Geld ist weniger ein Ding als ein System von Zeichen und Regeln, die die gesellschaftlichen Verhältnisse in Zahlen fassen, tauschbar und messbar machen. Geldfragen sind immer auch Machtfragen. Die Schulden der einen sind die Vermögen der anderen. Das klingt symmetrischer, als es in Wirklichkeit ist. Gerade in den letzten Jahrzehnten hat sich die Umverteilung mit den globalen Finanzkreisläufen vergrößert, ist die Asymmetrie zwischen den Besitzenden und Besitzlosen, zwischen Gläubigern und Schuldnern stark gewachsen. Das System des Geldes wird politisch, weil grundsätzliche Fragen ins allgemeine Bewusstsein drängen: Sind die Schulden gerechtfertigt? Sind die Vermögen gerecht verteilt? Wer hat wie viel zu erwarten? Das Instrument des Schuldenerlasses und die damit einhergehende Umverteilung von Geldvermögen stehen wieder auf der Agenda politischen Handelns. Und die Regulierung des Geldwesens: Die Abkoppelung der Finanzsphäre von fast allen Bindungen an reale Produktionen und Dienstleistungen wird zum Thema. In Europa gerät mit dem Euro als transnationaler Währung das gesamte europäische Projekt in eine Krise, und die Schwierigkeiten und Paradoxien politischer Entscheidungen werden öffentlich.
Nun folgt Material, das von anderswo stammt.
`src/rtl/ps_setpoint_mux.sv`:
```
`default_nettype none
// ============================================================================
// Module      : ps_setpoint_mux
// Description : Switches the power-supply link between the FOFB setpoint
//               stream and the AWG stream. Ownership changes only at packet
//               boundaries unless a pending switch times out. The selected
//               stream is forwarded with one registered cycle of latency.
//               Length errors, dropped FOFB packets and forced switches are
//               reported through a CSR.
// Revision    : 1.0 - initial release
// ============================================================================
module ps_setpoint_mux #(
    parameter int SETPOINT_COUNT = -1,
    parameter int DATA_WIDTH     = 32,
    parameter int SWITCH_TIMEOUT = 100000
) (
    input  logic                  sysClk,
    input  logic                  sysReset_n,
    input  logic                  csrStrobe,
    input  logic [DATA_WIDTH-1:0] GPIO_OUT,
    output logic [DATA_WIDTH-1:0] status,
    input  logic [DATA_WIDTH-1:0] fofbTDATA,
    input  logic                  fofbTVALID,
    input  logic                  fofbTLAST,
    input  logic [DATA_WIDTH-1:0] awgTDATA,
    input  logic                  awgTVALID,
    input  logic                  awgTLAST,
    input  logic                  AWGrequest,
    output logic                  AWGenabled,
    output logic [DATA_WIDTH-1:0] psTDATA,
    output logic                  psTVALID,
    output logic                  psTLAST,
    output logic                  psTUSER
);

    // Out-of-range parameters are clamped so the counters always elaborate.
    localparam int SP_CNT = (SETPOINT_COUNT < 2) ? 2 : SETPOINT_COUNT;
    localparam int WC_W   = $clog2(SP_CNT + 1);
    localparam logic [WC_W-1:0] WC_MAX  = WC_W'(SP_CNT);
    localparam logic [WC_W-1:0] WC_LAST = WC_W'(SP_CNT - 1);

    localparam int TO_CNT = (SWITCH_TIMEOUT < 1) ? 1 : SWITCH_TIMEOUT;
    localparam int TO_W   = $clog2(TO_CNT + 1);
    localparam logic [TO_W-1:0] TO_LAST = TO_W'(TO_CNT - 1);

    localparam logic [0:0] ST_FOFB = 1'b0;
    localparam logic [0:0] ST_AWG  = 1'b1;

    // FSM and pending-switch counter
    logic [0:0]      state_q, state_d;
    logic [TO_W-1:0] pendCnt_q, pendCnt_d;
    logic            wantSwitch, naturalOk, timeoutHit, switchNow, forcedSwitch;

    // Per-source packet tracking
    logic            fofbInPkt_q, fofbInPkt_d, awgInPkt_q, awgInPkt_d;
    logic [WC_W-1:0] fofbWc_q, fofbWc_d, awgWc_q, awgWc_d;
    logic            fofbSync_q, fofbSync_d, awgSync_q, awgSync_d;
    logic            fofbLastBeat, awgLastBeat;
    logic            fofbBoundary, awgBoundary;
    logic            fofbErr, awgErr;

    // CSR counters
    logic [7:0]      dropped_q, dropped_d;
    logic [7:0]      lenErr_q, lenErr_d;
    logic            timeout_q, timeout_d;
    logic            csrClear;
    logic [1:0]      lenInc;
    logic [8:0]      lenSum;

    // Registered output stream
    logic [DATA_WIDTH-1:0] psData_q;
    logic                  psValid_q, psLast_q, psUser_q;

    // State register and pending-switch counter
    always_ff @(posedge sysClk) begin
        if (!sysReset_n) begin
            state_q   <= ST_FOFB;
            pendCnt_q <= '0;
        end else begin
            state_q   <= state_d;
            pendCnt_q <= pendCnt_d;
        end
    end

    // Next state: switch at a boundary of the current owner, or when the
    // request has waited long enough that the open packet is abandoned.
    always_comb begin
        state_d      = state_q;
        wantSwitch   = (state_q == ST_FOFB) ? AWGrequest : !AWGrequest;
        naturalOk    = (state_q == ST_FOFB) ? fofbBoundary : awgBoundary;
        timeoutHit   = (pendCnt_q == TO_LAST);
        switchNow    = wantSwitch && (naturalOk || timeoutHit);
        forcedSwitch = switchNow && !naturalOk;
        if (switchNow) begin
            state_d = (state_q == ST_FOFB) ? ST_AWG : ST_FOFB;
        end
        pendCnt_d = (wantSwitch && !switchNow) ? pendCnt_q + 1'b1 : '0;
    end

    // FSM outputs
    always_comb begin
        AWGenabled = (state_q == ST_AWG);
    end

    // Packet tracking for both sources, including post-reset resync so a
    // packet truncated by reset is never counted as a length error.
    always_comb begin
        fofbLastBeat = fofbTVALID && fofbTLAST;
        awgLastBeat  = awgTVALID && awgTLAST;
        fofbBoundary = (!fofbInPkt_q && !fofbTVALID) || fofbLastBeat;
        awgBoundary  = (!awgInPkt_q && !awgTVALID) || awgLastBeat;

        fofbInPkt_d = fofbTVALID ? !fofbTLAST : fofbInPkt_q;
        awgInPkt_d  = awgTVALID ? !awgTLAST : awgInPkt_q;

        fofbWc_d = fofbWc_q;
        if (fofbLastBeat) begin
            fofbWc_d = '0;
        end else if (fofbTVALID && (fofbWc_q != WC_MAX)) begin
            fofbWc_d = fofbWc_q + 1'b1;
        end

        awgWc_d = awgWc_q;
        if (awgLastBeat) begin
            awgWc_d = '0;
        end else if (awgTVALID && (awgWc_q != WC_MAX)) begin
            awgWc_d = awgWc_q + 1'b1;
        end

        fofbErr    = fofbSync_q && fofbLastBeat && (fofbWc_q != WC_LAST);
        awgErr     = awgSync_q && awgLastBeat && (awgWc_q != WC_LAST);
        fofbSync_d = fofbSync_q || fofbBoundary;
        awgSync_d  = awgSync_q || awgBoundary;
    end

    // CSR counter updates; a clear beats a simultaneous increment.
    always_comb begin
        csrClear = csrStrobe && GPIO_OUT[0];
        lenInc   = {1'b0, fofbErr} + {1'b0, awgErr};
        lenSum   = {1'b0, lenErr_q} + {7'b0, lenInc};

        dropped_d = dropped_q;
        if (fofbLastBeat && (state_q == ST_AWG) && (dropped_q != 8'hFF)) begin
            dropped_d = dropped_q + 1'b1;
        end
        lenErr_d  = lenSum[8] ? 8'hFF : lenSum[7:0];
        timeout_d = timeout_q || forcedSwitch;

        if (csrClear) begin
            dropped_d = '0;
            lenErr_d  = '0;
            timeout_d = 1'b0;
        end
    end

    // Tracking and CSR registers
    always_ff @(posedge sysClk) begin
        if (!sysReset_n) begin
            fofbInPkt_q <= 1'b0;
            awgInPkt_q  <= 1'b0;
            fofbWc_q    <= '0;
            awgWc_q     <= '0;
            fofbSync_q  <= 1'b0;
            awgSync_q   <= 1'b0;
            dropped_q   <= '0;
            lenErr_q    <= '0;
            timeout_q   <= 1'b0;
        end else begin
            fofbInPkt_q <= fofbInPkt_d;
            awgInPkt_q  <= awgInPkt_d;
            fofbWc_q    <= fofbWc_d;
            awgWc_q     <= awgWc_d;
            fofbSync_q  <= fofbSync_d;
            awgSync_q   <= awgSync_d;
            dropped_q   <= dropped_d;
            lenErr_q    <= lenErr_d;
            timeout_q   <= timeout_d;
        end
    end

    // Forward the stream selected by the current registered state.
    always_ff @(posedge sysClk) begin
        if (!sysReset_n) begin
            psData_q  <= '0;
            psValid_q <= 1'b0;
            psLast_q  <= 1'b0;
            psUser_q  <= 1'b0;
        end else if (state_q == ST_AWG) begin
            psData_q  <= awgTDATA;
            psValid_q <= awgTVALID;
            psLast_q  <= awgTLAST && awgTVALID;
            psUser_q  <= 1'b1;
        end else begin
            psData_q  <= fofbTDATA;
            psValid_q <= fofbTVALID;
            psLast_q  <= fofbTLAST && fofbTVALID;
            psUser_q  <= 1'b0;
        end
    end

    // Output and status wiring
    always_comb begin
        psTDATA  = psData_q;
        psTVALID = psValid_q;
        psTLAST  = psLast_q;
        psTUSER  = psUser_q;
        status   = {AWGenabled, AWGrequest, fofbInPkt_q, awgInPkt_q, timeout_q,
                    11'b0, lenErr_q, dropped_q};
    end

endmodule
`default_nettype wire
```
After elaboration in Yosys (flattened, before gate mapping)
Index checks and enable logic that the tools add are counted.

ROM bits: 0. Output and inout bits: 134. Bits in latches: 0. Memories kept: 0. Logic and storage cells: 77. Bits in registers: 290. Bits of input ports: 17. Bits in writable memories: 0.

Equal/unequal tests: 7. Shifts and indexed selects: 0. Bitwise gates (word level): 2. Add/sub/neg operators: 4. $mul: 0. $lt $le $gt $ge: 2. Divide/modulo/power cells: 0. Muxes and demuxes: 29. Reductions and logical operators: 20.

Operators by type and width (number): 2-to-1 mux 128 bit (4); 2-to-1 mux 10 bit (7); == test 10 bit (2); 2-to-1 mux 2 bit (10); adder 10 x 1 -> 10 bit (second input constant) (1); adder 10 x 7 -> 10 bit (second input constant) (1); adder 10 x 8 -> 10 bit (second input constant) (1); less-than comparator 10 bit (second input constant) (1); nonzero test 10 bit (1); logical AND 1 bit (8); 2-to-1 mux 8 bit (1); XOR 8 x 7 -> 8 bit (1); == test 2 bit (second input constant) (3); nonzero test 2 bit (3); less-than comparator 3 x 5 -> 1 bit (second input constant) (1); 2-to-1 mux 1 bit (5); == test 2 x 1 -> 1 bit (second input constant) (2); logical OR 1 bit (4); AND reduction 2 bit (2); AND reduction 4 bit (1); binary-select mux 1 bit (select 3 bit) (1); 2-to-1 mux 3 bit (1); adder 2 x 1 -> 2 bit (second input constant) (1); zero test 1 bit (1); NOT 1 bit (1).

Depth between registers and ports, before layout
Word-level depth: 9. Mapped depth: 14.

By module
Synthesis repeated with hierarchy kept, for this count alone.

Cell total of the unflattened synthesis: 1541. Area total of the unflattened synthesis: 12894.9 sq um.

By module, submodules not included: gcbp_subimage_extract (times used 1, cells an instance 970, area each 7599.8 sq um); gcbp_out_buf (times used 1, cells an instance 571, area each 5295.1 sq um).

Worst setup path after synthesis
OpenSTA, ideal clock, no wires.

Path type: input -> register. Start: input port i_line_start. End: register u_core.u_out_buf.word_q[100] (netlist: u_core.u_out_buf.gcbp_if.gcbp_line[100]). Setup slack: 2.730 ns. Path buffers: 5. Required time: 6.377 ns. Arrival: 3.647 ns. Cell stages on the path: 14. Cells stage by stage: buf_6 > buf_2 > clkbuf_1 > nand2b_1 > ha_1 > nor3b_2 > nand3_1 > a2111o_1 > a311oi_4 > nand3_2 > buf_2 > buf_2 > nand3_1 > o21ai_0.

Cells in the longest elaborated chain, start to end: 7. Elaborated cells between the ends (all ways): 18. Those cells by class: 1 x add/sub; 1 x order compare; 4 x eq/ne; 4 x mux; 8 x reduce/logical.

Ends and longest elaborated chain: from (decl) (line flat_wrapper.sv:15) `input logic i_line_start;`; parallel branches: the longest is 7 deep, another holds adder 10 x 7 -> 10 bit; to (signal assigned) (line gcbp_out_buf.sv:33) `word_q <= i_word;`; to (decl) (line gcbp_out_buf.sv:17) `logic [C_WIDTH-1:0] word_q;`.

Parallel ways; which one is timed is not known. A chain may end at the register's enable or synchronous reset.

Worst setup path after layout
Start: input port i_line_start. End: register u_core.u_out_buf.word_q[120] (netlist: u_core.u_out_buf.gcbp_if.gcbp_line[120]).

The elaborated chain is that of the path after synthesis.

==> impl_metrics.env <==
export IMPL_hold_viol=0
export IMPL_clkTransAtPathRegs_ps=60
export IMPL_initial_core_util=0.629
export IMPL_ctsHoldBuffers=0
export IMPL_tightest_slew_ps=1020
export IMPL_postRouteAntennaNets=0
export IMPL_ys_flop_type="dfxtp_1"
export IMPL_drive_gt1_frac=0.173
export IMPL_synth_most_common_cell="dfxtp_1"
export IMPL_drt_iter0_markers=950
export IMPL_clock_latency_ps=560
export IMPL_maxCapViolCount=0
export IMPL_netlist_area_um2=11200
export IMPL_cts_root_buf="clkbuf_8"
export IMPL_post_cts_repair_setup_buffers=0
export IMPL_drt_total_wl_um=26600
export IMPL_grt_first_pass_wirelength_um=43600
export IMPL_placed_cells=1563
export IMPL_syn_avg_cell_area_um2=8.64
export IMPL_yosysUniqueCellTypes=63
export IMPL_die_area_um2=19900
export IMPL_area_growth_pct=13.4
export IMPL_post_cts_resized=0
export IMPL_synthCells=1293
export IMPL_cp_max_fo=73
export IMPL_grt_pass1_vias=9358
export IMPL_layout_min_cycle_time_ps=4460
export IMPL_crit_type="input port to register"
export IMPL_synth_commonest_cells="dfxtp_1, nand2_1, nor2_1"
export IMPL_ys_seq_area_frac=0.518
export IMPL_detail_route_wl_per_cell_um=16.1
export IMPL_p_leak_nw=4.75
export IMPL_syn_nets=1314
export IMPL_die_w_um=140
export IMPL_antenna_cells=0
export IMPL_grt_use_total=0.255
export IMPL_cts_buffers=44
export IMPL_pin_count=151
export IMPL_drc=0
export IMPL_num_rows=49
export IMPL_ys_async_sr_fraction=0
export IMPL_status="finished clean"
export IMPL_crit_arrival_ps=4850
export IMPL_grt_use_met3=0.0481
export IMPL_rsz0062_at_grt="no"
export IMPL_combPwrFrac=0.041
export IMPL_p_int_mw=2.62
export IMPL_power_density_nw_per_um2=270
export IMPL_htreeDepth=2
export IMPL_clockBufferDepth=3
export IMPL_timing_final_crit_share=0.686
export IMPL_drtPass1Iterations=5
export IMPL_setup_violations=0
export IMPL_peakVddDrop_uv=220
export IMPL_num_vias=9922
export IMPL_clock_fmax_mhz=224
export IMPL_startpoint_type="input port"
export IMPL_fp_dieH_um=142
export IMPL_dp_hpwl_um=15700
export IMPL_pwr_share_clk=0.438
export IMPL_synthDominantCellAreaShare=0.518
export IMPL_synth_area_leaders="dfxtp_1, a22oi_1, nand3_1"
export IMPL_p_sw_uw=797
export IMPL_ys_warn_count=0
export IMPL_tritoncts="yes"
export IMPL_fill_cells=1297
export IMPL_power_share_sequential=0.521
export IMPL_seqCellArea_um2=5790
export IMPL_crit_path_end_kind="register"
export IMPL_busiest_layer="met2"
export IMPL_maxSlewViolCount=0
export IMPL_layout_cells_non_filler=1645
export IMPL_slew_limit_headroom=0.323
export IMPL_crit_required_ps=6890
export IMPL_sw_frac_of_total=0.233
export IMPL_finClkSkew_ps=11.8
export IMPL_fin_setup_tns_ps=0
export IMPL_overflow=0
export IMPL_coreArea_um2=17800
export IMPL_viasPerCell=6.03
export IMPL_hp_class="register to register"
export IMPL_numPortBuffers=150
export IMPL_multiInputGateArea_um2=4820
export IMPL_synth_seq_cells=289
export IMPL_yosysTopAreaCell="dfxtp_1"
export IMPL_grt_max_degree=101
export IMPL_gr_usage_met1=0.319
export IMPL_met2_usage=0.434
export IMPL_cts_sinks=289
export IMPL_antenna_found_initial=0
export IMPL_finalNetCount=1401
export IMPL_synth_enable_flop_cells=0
Es ist eine der historischen Tendenzen des Kapitalismus, immer mehr Bereiche des Lebens in Geldkreisläufe einzubeziehen, sie als Warenform zu reorganisieren: Wissenschaft, Bildung, Kultur, soziale Beziehungen. Das hat völlig neue Dynamiken und Möglichkeiten zur Folge, aber auch Einengungen, neue Beschränktheiten. Deshalb gilt das Streiten über Geld immer auch der Frage: Wie wollen wir leben? In Zeiten digitaler Netzwerke ist auch das Geld digital geworden, zirkuliert nahezu in Lichtgeschwindigkeit um die Welt. Aber auch neue Formen des Geldes und gemeinsamen Investierens bedienen sich dieser Möglichkeiten vernetzter Medien. Mit den Regionalwährungen wird der Versuch unternommen, eine Rückbindung des gespenstischen Kreislaufs des Geldes an reale und überschaubare Gemeinschaften zu realisieren. Die Geschichte des Geldes hat vielleicht gerade erst begonnen.